In Week 17 against the Bills, Howard recorded his league leading 10th interception of the season off a pass thrown by Matt Barkley during the 56–26 loss. He was named to his second Pro Bowl. On January 8, 2021, Howard was named as a first team All-Pro, the first time he had earned that honor (he had been a 2nd-team All-Pro in 2018). He was ranked 17th by his fellow players on the NFL Top 100 Players of 2021.

====2021====
In July 2021, Howard announced that he had requested a trade from the Dolphins due to feeling undervalued and underpaid, also stating "I am just here so I don't get fined" in regards to him reporting to training camp. On August 8, the Dolphins reworked Howard's contract that would make him the highest-paid cornerback of 2021 with incentives and bonuses.

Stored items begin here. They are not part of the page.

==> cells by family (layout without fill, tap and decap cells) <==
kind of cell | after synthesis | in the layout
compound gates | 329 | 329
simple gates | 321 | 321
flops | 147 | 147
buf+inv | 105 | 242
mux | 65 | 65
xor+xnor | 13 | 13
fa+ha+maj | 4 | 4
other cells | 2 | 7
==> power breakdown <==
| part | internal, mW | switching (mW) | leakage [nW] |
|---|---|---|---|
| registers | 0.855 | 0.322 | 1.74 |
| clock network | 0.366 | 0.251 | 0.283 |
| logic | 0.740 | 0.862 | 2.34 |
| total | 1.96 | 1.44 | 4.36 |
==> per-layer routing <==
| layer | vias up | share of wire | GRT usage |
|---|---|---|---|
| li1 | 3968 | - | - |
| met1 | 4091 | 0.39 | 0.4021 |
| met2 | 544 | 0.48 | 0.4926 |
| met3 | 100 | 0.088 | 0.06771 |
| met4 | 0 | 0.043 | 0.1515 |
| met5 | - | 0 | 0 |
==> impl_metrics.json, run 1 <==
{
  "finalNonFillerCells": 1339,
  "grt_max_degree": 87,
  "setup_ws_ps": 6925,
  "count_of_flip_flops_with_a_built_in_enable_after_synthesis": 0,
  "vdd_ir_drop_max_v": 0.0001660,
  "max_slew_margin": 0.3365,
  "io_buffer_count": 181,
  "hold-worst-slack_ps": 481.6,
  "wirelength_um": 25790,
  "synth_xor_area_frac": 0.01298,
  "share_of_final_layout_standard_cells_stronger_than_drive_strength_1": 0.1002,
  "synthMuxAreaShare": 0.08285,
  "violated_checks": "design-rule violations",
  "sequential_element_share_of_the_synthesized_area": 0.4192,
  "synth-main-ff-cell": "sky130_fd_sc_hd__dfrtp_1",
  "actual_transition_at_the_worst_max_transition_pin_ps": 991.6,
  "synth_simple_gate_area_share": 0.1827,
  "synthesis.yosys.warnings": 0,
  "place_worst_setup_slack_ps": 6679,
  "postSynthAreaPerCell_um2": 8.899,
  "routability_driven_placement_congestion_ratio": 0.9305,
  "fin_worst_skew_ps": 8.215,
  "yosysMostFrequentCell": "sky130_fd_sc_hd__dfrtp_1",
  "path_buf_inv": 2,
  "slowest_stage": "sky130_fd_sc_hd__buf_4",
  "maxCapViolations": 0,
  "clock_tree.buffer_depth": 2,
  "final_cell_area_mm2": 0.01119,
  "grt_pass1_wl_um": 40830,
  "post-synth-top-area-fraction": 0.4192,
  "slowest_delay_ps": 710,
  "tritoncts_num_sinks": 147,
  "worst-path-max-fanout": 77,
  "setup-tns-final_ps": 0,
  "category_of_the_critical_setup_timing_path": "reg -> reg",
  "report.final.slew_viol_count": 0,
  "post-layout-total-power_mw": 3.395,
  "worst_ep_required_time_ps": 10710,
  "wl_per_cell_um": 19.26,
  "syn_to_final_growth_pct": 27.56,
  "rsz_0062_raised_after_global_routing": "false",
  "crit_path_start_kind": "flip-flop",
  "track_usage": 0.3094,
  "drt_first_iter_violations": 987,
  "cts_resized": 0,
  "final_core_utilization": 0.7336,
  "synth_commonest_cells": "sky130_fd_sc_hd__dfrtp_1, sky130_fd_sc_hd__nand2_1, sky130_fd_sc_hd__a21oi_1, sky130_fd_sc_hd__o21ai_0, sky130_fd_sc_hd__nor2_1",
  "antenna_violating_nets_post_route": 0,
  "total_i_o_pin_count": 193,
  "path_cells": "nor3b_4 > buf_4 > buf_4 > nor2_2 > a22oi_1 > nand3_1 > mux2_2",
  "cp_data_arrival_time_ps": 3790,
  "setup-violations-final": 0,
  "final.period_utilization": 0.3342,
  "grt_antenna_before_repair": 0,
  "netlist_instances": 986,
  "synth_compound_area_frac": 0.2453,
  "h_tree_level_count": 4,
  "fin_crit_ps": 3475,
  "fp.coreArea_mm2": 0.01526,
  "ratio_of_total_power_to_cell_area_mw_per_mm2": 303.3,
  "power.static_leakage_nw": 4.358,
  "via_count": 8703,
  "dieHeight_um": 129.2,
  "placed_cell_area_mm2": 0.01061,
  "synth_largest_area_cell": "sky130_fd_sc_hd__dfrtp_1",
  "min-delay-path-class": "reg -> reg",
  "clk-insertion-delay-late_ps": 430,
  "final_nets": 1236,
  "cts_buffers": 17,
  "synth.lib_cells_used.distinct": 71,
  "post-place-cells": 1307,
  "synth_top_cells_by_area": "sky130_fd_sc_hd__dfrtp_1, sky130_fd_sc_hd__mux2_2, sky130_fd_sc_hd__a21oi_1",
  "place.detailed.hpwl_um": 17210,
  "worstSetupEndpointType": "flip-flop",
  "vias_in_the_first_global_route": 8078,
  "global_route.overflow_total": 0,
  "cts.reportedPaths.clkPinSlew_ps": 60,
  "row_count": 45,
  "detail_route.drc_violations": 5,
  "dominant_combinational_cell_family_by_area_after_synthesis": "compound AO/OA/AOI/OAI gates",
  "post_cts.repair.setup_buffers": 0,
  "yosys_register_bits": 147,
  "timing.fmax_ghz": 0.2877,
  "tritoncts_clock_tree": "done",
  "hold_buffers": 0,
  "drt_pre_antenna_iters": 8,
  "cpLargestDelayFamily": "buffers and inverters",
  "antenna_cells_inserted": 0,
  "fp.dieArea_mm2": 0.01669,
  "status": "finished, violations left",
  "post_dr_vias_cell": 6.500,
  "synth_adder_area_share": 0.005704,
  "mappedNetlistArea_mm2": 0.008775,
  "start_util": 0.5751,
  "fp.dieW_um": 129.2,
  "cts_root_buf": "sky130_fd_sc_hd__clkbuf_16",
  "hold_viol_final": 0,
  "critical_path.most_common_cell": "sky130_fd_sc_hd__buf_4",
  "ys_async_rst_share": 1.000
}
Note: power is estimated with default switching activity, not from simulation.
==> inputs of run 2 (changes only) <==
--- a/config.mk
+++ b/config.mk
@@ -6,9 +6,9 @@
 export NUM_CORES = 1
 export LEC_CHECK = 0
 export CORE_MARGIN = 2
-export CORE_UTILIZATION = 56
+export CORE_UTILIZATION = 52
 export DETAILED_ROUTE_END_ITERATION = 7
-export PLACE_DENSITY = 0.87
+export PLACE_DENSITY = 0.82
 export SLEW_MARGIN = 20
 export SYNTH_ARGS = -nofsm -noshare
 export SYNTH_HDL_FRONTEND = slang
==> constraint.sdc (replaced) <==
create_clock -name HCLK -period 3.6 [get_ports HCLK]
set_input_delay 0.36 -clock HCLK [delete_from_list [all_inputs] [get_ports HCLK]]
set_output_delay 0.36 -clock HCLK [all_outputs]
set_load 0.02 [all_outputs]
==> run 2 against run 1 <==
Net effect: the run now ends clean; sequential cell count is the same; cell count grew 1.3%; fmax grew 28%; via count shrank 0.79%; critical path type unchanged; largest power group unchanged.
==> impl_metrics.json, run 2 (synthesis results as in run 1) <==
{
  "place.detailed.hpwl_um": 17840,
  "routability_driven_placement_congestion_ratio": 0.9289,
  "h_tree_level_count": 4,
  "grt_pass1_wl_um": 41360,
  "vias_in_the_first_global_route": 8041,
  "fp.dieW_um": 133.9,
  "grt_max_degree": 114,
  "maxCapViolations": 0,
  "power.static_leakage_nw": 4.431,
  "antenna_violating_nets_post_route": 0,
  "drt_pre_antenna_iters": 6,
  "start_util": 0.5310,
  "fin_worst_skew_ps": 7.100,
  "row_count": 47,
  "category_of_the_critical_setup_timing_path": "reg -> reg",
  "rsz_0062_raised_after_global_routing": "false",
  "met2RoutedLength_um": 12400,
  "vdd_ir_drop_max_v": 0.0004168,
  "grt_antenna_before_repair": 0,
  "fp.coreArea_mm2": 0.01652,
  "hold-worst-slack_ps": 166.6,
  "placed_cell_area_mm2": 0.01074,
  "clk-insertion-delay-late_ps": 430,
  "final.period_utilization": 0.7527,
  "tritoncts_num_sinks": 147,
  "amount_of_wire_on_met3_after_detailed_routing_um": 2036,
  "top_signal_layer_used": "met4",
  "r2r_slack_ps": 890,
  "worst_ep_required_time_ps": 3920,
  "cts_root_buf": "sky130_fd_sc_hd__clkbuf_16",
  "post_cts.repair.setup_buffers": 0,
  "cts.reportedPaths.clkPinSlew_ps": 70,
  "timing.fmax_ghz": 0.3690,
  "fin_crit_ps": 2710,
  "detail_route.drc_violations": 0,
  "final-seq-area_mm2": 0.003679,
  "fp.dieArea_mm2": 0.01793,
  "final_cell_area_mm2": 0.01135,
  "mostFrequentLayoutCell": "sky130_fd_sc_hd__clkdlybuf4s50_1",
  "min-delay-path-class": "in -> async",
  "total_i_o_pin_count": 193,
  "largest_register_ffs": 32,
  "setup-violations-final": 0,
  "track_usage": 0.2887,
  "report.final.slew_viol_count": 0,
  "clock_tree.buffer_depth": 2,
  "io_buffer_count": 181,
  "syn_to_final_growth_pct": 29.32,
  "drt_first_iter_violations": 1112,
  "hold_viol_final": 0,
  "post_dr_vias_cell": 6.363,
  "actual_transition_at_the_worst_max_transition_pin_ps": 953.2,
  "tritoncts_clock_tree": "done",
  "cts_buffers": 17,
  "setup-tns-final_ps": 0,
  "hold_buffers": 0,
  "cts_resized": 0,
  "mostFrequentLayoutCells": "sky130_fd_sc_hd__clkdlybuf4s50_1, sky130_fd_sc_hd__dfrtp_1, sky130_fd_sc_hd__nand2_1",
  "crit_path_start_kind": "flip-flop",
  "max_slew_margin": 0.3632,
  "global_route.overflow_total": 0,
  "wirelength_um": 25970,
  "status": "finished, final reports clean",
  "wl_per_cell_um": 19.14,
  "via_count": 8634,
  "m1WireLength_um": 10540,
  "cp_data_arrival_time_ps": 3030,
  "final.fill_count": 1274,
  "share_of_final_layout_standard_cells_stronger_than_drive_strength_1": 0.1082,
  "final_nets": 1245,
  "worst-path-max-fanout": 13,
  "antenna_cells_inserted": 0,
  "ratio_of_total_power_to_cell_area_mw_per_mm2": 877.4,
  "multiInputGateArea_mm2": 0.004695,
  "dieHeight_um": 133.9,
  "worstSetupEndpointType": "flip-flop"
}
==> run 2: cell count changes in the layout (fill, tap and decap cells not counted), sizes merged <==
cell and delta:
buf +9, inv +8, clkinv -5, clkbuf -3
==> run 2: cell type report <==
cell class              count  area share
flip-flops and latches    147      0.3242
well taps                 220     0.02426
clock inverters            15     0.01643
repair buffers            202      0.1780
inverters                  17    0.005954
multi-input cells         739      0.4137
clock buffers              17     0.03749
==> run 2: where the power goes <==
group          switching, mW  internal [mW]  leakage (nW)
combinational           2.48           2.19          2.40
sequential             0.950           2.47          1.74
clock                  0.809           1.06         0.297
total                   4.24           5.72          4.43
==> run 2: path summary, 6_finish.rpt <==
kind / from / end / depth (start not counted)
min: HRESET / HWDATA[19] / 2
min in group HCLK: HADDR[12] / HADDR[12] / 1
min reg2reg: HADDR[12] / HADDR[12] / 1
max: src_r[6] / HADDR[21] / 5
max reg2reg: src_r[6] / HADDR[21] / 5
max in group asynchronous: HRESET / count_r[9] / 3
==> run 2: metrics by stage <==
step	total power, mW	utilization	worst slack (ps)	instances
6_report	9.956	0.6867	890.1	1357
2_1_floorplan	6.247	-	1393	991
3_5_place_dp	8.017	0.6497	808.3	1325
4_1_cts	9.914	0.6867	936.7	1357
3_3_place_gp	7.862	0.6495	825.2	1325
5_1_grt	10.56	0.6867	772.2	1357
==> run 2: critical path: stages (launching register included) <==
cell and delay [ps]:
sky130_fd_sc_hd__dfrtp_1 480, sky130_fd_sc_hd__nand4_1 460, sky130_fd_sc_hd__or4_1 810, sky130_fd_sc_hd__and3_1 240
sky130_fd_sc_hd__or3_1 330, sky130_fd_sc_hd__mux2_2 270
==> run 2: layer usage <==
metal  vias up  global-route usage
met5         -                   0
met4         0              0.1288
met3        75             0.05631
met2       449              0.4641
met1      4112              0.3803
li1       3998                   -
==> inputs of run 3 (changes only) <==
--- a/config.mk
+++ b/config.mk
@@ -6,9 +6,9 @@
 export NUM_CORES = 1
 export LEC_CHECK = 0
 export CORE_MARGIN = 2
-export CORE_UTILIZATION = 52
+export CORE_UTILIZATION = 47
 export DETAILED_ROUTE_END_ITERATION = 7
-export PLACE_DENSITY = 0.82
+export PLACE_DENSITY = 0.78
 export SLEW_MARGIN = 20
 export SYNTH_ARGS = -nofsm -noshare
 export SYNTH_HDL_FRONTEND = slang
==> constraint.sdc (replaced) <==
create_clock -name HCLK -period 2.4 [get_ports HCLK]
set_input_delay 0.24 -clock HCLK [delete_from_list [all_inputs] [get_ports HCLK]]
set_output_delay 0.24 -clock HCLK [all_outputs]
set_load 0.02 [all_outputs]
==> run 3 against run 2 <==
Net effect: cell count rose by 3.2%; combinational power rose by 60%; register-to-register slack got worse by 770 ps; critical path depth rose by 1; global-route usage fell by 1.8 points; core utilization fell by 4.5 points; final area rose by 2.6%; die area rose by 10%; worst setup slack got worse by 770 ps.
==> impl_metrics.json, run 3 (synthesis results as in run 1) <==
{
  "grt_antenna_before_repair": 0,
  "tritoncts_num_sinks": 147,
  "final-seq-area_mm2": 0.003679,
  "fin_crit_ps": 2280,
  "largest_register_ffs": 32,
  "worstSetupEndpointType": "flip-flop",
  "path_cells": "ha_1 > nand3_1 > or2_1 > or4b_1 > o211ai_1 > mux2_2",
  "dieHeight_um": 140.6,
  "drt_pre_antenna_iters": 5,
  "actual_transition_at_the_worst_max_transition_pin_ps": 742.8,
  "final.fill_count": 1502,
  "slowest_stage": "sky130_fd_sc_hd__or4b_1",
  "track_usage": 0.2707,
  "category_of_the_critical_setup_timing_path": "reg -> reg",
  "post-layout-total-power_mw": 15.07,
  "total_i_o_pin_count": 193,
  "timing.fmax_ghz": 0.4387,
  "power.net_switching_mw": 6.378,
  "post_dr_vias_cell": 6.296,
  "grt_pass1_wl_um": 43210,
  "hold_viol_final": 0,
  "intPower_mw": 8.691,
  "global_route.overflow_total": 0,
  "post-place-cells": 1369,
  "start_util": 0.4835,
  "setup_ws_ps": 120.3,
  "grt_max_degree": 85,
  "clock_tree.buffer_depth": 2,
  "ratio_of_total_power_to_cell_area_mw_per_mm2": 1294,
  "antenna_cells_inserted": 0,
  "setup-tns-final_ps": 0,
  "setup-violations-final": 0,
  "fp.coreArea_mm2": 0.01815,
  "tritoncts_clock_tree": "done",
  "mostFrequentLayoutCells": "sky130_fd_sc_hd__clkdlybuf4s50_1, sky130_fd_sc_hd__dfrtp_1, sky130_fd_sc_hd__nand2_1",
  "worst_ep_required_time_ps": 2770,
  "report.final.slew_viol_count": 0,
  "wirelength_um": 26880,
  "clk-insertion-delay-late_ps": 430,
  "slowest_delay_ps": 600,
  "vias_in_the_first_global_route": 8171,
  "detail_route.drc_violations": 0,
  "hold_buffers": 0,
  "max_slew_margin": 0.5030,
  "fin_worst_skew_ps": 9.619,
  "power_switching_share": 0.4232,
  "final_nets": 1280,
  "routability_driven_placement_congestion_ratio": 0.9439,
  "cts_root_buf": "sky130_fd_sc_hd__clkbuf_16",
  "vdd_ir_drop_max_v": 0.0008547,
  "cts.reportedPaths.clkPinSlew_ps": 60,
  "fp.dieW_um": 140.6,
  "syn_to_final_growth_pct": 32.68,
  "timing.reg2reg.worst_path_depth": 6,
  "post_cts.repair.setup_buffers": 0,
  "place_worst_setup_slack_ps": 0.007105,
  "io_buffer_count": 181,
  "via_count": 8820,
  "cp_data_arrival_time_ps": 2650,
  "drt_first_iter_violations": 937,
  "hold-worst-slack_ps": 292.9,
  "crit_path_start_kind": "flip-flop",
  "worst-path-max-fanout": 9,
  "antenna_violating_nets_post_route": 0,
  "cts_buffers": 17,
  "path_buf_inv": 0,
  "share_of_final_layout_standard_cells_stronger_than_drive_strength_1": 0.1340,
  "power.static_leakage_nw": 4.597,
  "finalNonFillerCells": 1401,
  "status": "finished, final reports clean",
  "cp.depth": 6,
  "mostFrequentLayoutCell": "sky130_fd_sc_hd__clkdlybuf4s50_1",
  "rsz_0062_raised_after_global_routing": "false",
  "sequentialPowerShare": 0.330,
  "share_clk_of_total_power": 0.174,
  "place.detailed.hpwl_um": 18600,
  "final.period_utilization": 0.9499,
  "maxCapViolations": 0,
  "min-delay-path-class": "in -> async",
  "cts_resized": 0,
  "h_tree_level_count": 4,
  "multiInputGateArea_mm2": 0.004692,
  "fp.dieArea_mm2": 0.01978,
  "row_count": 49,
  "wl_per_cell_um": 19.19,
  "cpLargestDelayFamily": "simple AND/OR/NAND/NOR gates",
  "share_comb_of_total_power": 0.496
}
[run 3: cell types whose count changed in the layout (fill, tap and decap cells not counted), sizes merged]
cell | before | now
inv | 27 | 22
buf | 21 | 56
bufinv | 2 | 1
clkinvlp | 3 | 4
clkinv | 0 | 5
### config.mk
export PLATFORM = sky130hd
export DESIGN_NAME = mvau_inp_buf_ctrl
export DESIGN_NICKNAME = d
export VERILOG_FILES = /design/src/rtl/mvau_inp_buf_ctrl.sv
export SDC_FILE = /design/constraint.sdc
export NUM_CORES = 1
export LEC_CHECK = 0
export CAP_MARGIN = 10
export CORE_AREA = 2 2 39 41
export CTS_CLUSTER_SIZE = 24
export DETAILED_ROUTE_END_ITERATION = 12
export DIE_AREA = 0 0 41 43
export PLACE_DENSITY_LB_ADDON = 0.12
export SLEW_MARGIN = 20
export SYNTH_ARGS = -nofsm -noshare
export SYNTH_HDL_FRONTEND = slang
export SYNTH_SLANG_ARGS = --single-unit
### constraint.sdc
create_clock -name clk -period 1.2 [get_ports clk]
set_input_delay 0.18 -clock clk [delete_from_list [all_inputs] [get_ports clk]]
set_output_delay 0.18 -clock clk [all_outputs]
set_load 0.05 [all_outputs]
### src/rtl/mvau_inp_buf_ctrl.sv
// Steps the MVAU input buffer through one write pass and NF-1 replay passes per vector.
// Latency: zero; every output is combinational from state plus in_v/out_rdy.
// Backpressure: out_rdy low freezes all state; in_rdy is held low while stalled or replaying.
module mvau_inp_buf_ctrl #(
    parameter int SF       = 4,
    parameter int NF       = 3,
    parameter int BUF_ADDR = 2
) (
    input  logic                clk,
    input  logic                rst,
    input  logic                in_v,
    output logic                in_rdy,
    input  logic                out_rdy,
    output logic                wr_en,
    output logic                rd_en,
    output logic [BUF_ADDR-1:0] addr,
    output logic                out_v,
    output logic                sf_first,
    output logic                sf_last,
    output logic                nf_last
);

    localparam int NFW = (NF > 1) ? $clog2(NF) : 1;
    localparam logic [BUF_ADDR-1:0] SF_LAST = BUF_ADDR'(SF - 1);
    localparam logic [NFW-1:0]      NF_LAST = NFW'(NF - 1);

    typedef enum logic {
        WRITE = 1'b0,
        READ  = 1'b1
    } mode_e;

    mode_e               mode_q, mode_d;
    logic [BUF_ADDR-1:0] sf_cnt_q, sf_cnt_d;
    logic [NFW-1:0]      nf_cnt_q, nf_cnt_d;
    logic                beat;

    always_ff @(posedge clk) begin
        if (rst) begin
            mode_q   <= WRITE;
            sf_cnt_q <= '0;
            nf_cnt_q <= '0;
        end else begin
            mode_q   <= mode_d;
            sf_cnt_q <= sf_cnt_d;
            nf_cnt_q <= nf_cnt_d;
        end
    end

    always_comb begin
        in_rdy   = 1'b0;
        out_v    = 1'b0;
        wr_en    = 1'b0;
        rd_en    = 1'b0;
        addr     = '0;
        sf_first = 1'b0;
        sf_last  = 1'b0;
        nf_last  = 1'b0;
        beat     = 1'b0;
        mode_d   = mode_q;
        sf_cnt_d = sf_cnt_q;
        nf_cnt_d = nf_cnt_q;

        // While in reset every output is held at zero, independent of the stored state.
        if (!rst) begin
            case (mode_q)
                WRITE: begin
                    in_rdy = out_rdy;
                    out_v  = in_v;
                end
                READ: begin
                    out_v = 1'b1;
                    rd_en = 1'b1;
                end
                default: ;
            endcase

            beat     = out_v & out_rdy;
            wr_en    = beat & (mode_q == WRITE);
            addr     = sf_cnt_q;
            sf_first = out_v & (sf_cnt_q == '0);
            sf_last  = out_v & (sf_cnt_q == SF_LAST);
            nf_last  = (nf_cnt_q == NF_LAST);

            if (beat) begin
                if (sf_cnt_q != SF_LAST) begin
                    sf_cnt_d = sf_cnt_q + 1'b1;
                end else begin
                    sf_cnt_d = '0;
                    if (nf_cnt_q != NF_LAST) begin
                        nf_cnt_d = nf_cnt_q + 1'b1;
                        mode_d   = READ;
                    end else begin
                        nf_cnt_d = '0;
                        mode_d   = WRITE;
                    end
                end
            end
        end
    end

endmodule

==> metrics.txt <==
# TYPE chip_impl_metric gauge
chip_impl_metric{name="finalSetupViolCount",unit=""} 6
chip_impl_metric{name="tightestPinTransition",unit="ns"} 0.258
chip_impl_metric{name="count_of_cell_types_in_the_netlist",unit=""} 17
chip_impl_metric{name="yosys.area_share.xor_xnor",unit="%"} 0
chip_impl_metric{name="critPathMaxStageDelay",unit="ns"} 0.36
chip_impl_metric{name="final_slew_violations",unit=""} 0
chip_impl_info{name="crit_chain",value="ha_4 -> buf_6 -> and2_4 -> buf_12"} 1
chip_impl_info{name="main_combinational_cell_family_by_area_after_synthesis",value="simple AND/OR/NAND/NOR gates"} 1
chip_impl_metric{name="detailedPlacementHpwl",unit="um"} 580
chip_impl_info{name="crit-reg2reg-capture",value="nf_cnt_q[0]$_SDFFE_PP0P_"} 1
chip_impl_metric{name="required_time_worst_endpoint",unit="ns"} 1.02
chip_impl_metric{name="ctsHoldBuffers",unit=""} 0
chip_impl_metric{name="post-route-min-period",unit="ns"} 1.32
chip_impl_metric{name="firstDrtPassIters",unit=""} 2
chip_impl_metric{name="grt_max_degree",unit=""} 7
chip_impl_metric{name="route.vias.total",unit=""} 323
chip_impl_info{name="critical-path-slowest-cell",value="sky130_fd_sc_hd__dfxtp_4"} 1
chip_impl_metric{name="timing.final.crit_share",unit="%"} 110
chip_impl_info{name="failed_checks",value="setup timing"} 1
chip_impl_metric{name="number_of_synthesis_warnings",unit=""} 0
chip_impl_metric{name="arrival",unit="ns"} 1.14
chip_impl_metric{name="hold_ws",unit="ns"} 0.486
chip_impl_metric{name="timing.final.hold_violations",unit=""} 0
chip_impl_metric{name="first_iter_violations",unit=""} 5
chip_impl_metric{name="start_util",unit="%"} 21.2
chip_impl_metric{name="std_cell_rows",unit=""} 14
chip_impl_metric{name="area_delta_synth_final",unit="%"} 145
chip_impl_metric{name="nNetsFinal",unit=""} 66
chip_impl_info{name="holdCritStartpoint",value="nf_cnt_q[0]$_SDFFE_PP0P_"} 1
chip_impl_metric{name="worst_hold_path.num_cells",unit=""} 2
chip_impl_info{name="post_synth_main_area_contributors",value="sky130_fd_sc_hd__dfxtp_1 (34%), sky130_fd_sc_hd__mux2i_1 (10%), sky130_fd_sc_hd__nor2_1 (10%)"} 1
chip_impl_metric{name="route.detailed.vias_per_inst",unit=""} 4.31
chip_impl_metric{name="final_cell_area",unit="sq um"} 718
chip_impl_metric{name="synth_compound_gate_area_share",unit="%"} 11.5
chip_impl_metric{name="n_fill_cell",unit=""} 121
chip_impl_metric{name="reg2reg_slack",unit="ns"} -0.06
chip_impl_metric{name="fp.dieW",unit="um"} 41
chip_impl_info{name="root_buffer",value="sky130_fd_sc_hd__clkbuf_4"} 1
chip_impl_metric{name="insertion_delay",unit="ns"} 0.24
chip_impl_metric{name="timing.slew.headroom",unit="%"} 82.8
chip_impl_info{name="cp-end-kind",value="output pin"} 1
chip_impl_metric{name="synth_largest_type_area_fraction",unit="%"} 34.2
chip_impl_metric{name="clock_skew",unit="ns"} 0.00365
chip_impl_info{name="cts_tree",value="built"} 1
chip_impl_metric{name="tritoncts.num_buffers",unit=""} 3
chip_impl_metric{name="critical_path.max_fanout",unit=""} 3
chip_impl_info{name="timing.rr.start",value="sf_cnt_q[1]$_SDFFE_PP0P_"} 1
chip_impl_metric{name="synth-seq-cells",unit=""} 5
chip_impl_metric{name="ant_nets",unit=""} 0
chip_impl_metric{name="synth.area.mux_share",unit="%"} 10.3
chip_impl_metric{name="r2r_worst_path_depth",unit=""} 5
chip_impl_metric{name="mappedNetlistArea",unit="sq um"} 293
chip_impl_metric{name="htreeDepth",unit=""} 1
chip_impl_info{name="startpoint_type",value="flop"} 1
chip_impl_metric{name="tritoncts_num_sinks",unit=""} 5
chip_impl_info{name="grt_setup_unrepaired",value="yes"} 1
chip_impl_metric{name="synth_seq_area_share",unit="%"} 34.2
chip_impl_metric{name="port_bufs",unit=""} 12
chip_impl_metric{name="power.leakage",unit="nW"} 0.304
chip_impl_metric{name="path_clk_slew",unit="ns"} 0.04
chip_impl_metric{name="grt_first_pass_wirelength",unit="um"} 1150
chip_impl_metric{name="wirelength",unit="um"} 793
chip_impl_metric{name="synth_simple_gate_area_share",unit="%"} 31.2
chip_impl_info{name="run_status",value="complete, but fails checks"} 1
chip_impl_metric{name="die_y",unit="um"} 43
chip_impl_metric{name="cts.path.max_buffers",unit=""} 2
chip_impl_metric{name="post_synth_inst_count",unit=""} 35
chip_impl_metric{name="drc",unit=""} 0
chip_impl_metric{name="routed_wire_length_per_instance",unit="um"} 10.6
chip_impl_metric{name="drive_gt1_share",unit="%"} 72.9
chip_impl_metric{name="design.core.area",unit="sq um"} 1380
chip_impl_metric{name="postSynthNetCount",unit=""} 41
chip_impl_metric{name="final_critical_path_setup_slack",unit="ns"} -0.116
chip_impl_metric{name="power",unit="mW"} 0.519
chip_impl_info{name="hold_crit_class",value="reg -> reg"} 1
chip_impl_metric{name="pin_count",unit=""} 13
chip_impl_metric{name="synth_area_per_cell",unit="sq um"} 8.37
chip_impl_metric{name="globalRouteTotalUtil",unit="%"} 9.75
chip_impl_metric{name="via_count_of_the_first_global_routing_pass",unit=""} 310
chip_impl_metric{name="diodes",unit=""} 0
chip_impl_metric{name="overflow",unit=""} 0
chip_impl_metric{name="synthAdderAreaFrac",unit="%"} 8.55
chip_impl_metric{name="max_freq",unit="MHz"} 760
chip_impl_metric{name="antenna_found_initial",unit=""} 0
chip_impl_info{name="whs_endpoint",value="nf_cnt_q[0]$_SDFFE_PP0P_"} 1
chip_impl_metric{name="max-cap-violations",unit=""} 0
chip_impl_metric{name="cellPowerDensity",unit="nW/um^2"} 723
chip_impl_info{name="synth.largest_area_cell",value="sky130_fd_sc_hd__dfxtp_1"} 1
chip_impl_info{name="path_class",value="reg -> out"} 1
chip_impl_metric{name="place.gp.congestion",unit=""} 0.660
chip_impl_metric{name="design.die.area",unit="sq um"} 1760
chip_impl_metric{name="critical_path.n_buffers_inverters",unit=""} 2
chip_impl_metric{name="vdd_ir_drop_max",unit="V"} 0.000369
chip_impl_metric{name="detailed_place.area",unit="sq um"} 601
chip_impl_info{name="cpLargestDelayFamily",value="flip-flops"} 1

In Week 10, had five tackles, a forced fumble, and a 49-yard fumble recovery touchdown in a 22–10 win over the Ravens, earning AFC Defensive Player of the Week. He was named to his third Pro Bowl. He was ranked 56th by his fellow players on the NFL Top 100 Players of 2022.

====2022====
On April 1, 2022, Howard signed a new five-year contract with $50.691 million in new money. In Week 12, Howard had a 16-yard fumble return for a touchdown in the 30–15 victory over the Texans. In the 2022 season, Howard had 45 total tackles (35 solo), one interception, 12 passes defended, and two forced fumbles. He was named to the Pro Bowl.

====2023====
Following the 2023 season on March 13, 2024, the Dolphins released Howard with a post-June 1 designation.

===Indianapolis Colts===
On August 18, 2025, Howard signed with the Indianapolis Colts after having not played during the entire 2024 NFL season. After starting the first four games, on October 1, Howard retired from professional football.

==Career statistics==
===NFL===

Legend
|  | Led the league |
| Bold | Career high |

==== Regular season ====

Year: Team; Games; Tackles; Interceptions; Fumbles
GP: GS; Cmb; Solo; Ast; Sck; PD; Int; Yds; Avg; Lng; TD; FF; FR; TD
2016: MIA; 7; 6; 40; 29; 11; 0.0; 6; 0; 0; 0.0; 0; 0; 1; 0; 0
2017: MIA; 16; 16; 48; 42; 6; 1.0; 13; 4; 71; 17.8; 30; 1; 0; 0; 0
2018: MIA; 12; 12; 35; 25; 10; 0.0; 12; 7; 52; 7.4; 39; 0; 0; 1; 0
2019: MIA; 5; 5; 17; 12; 5; 0.0; 4; 1; 0; 0.0; 0; 0; 0; 0; 0
2020: MIA; 16; 16; 51; 40; 11; 0.0; 20; 10; 77; 7.7; 29; 0; 1; 0; 0
2021: MIA; 16; 16; 50; 39; 11; 1.0; 16; 5; 54; 10.4; 37; 1; 2; 2; 1
2022: MIA; 15; 15; 45; 35; 10; 0.0; 12; 1; 0; 0.0; 0; 0; 0; 2; 1
2023: MIA; 13; 13; 45; 36; 9; 0.0; 12; 1; 0; 0.0; 0; 0; 0; 0; 0
2025: IND; 4; 4; 11; 7; 4; 0.0; 0; 0; 0; 0.0; 0; 0; 0; 1; 0
Career: 104; 103; 342; 265; 77; 2.0; 95; 29; 254; 8.8; 39; 2; 4; 6; 2

==== Playoffs ====

Year: Team; Games; Tackles; Interceptions; Fumbles
GP: GS; Cmb; Solo; Ast; Sck; PD; Int; Yds; Avg; Lng; TD; FF; FR; TD
2016: MIA; 1; 1; 5; 3; 2; 0.0; 2; 1; 11; 11.0; 11; 0; 0; 0; 0
2022: MIA; 1; 1; 3; 3; 0; 0.0; 2; 1; 49; 49.0; 49; 0; 0; 0; 0
Career: 2; 2; 8; 6; 2; 0.0; 4; 2; 60; 30.0; 49; 0; 0; 0; 0

===College===

| Season | Team | GP | Cmb | TfL | PD | Int | FF |
|---|---|---|---|---|---|---|---|
| 2012 | Baylor | Redshirt |  |  |  |  |  |
| 2013 | Baylor | 3 | 5 | 0 | 0 | 1 | 1 |
| 2014 | Baylor | 13 | 51 | 4.5 | 13 | 4 | 0 |
| 2015 | Baylor | 12 | 42 | 1 | 10 | 5 | 0 |
| Career |  | 28 | 98 | 5.5 | 23 | 10 | 1 |

==Personal life==
In June 2024, Howard was accused in a lawsuit of engaging in revenge porn stemming from a 2022 incident.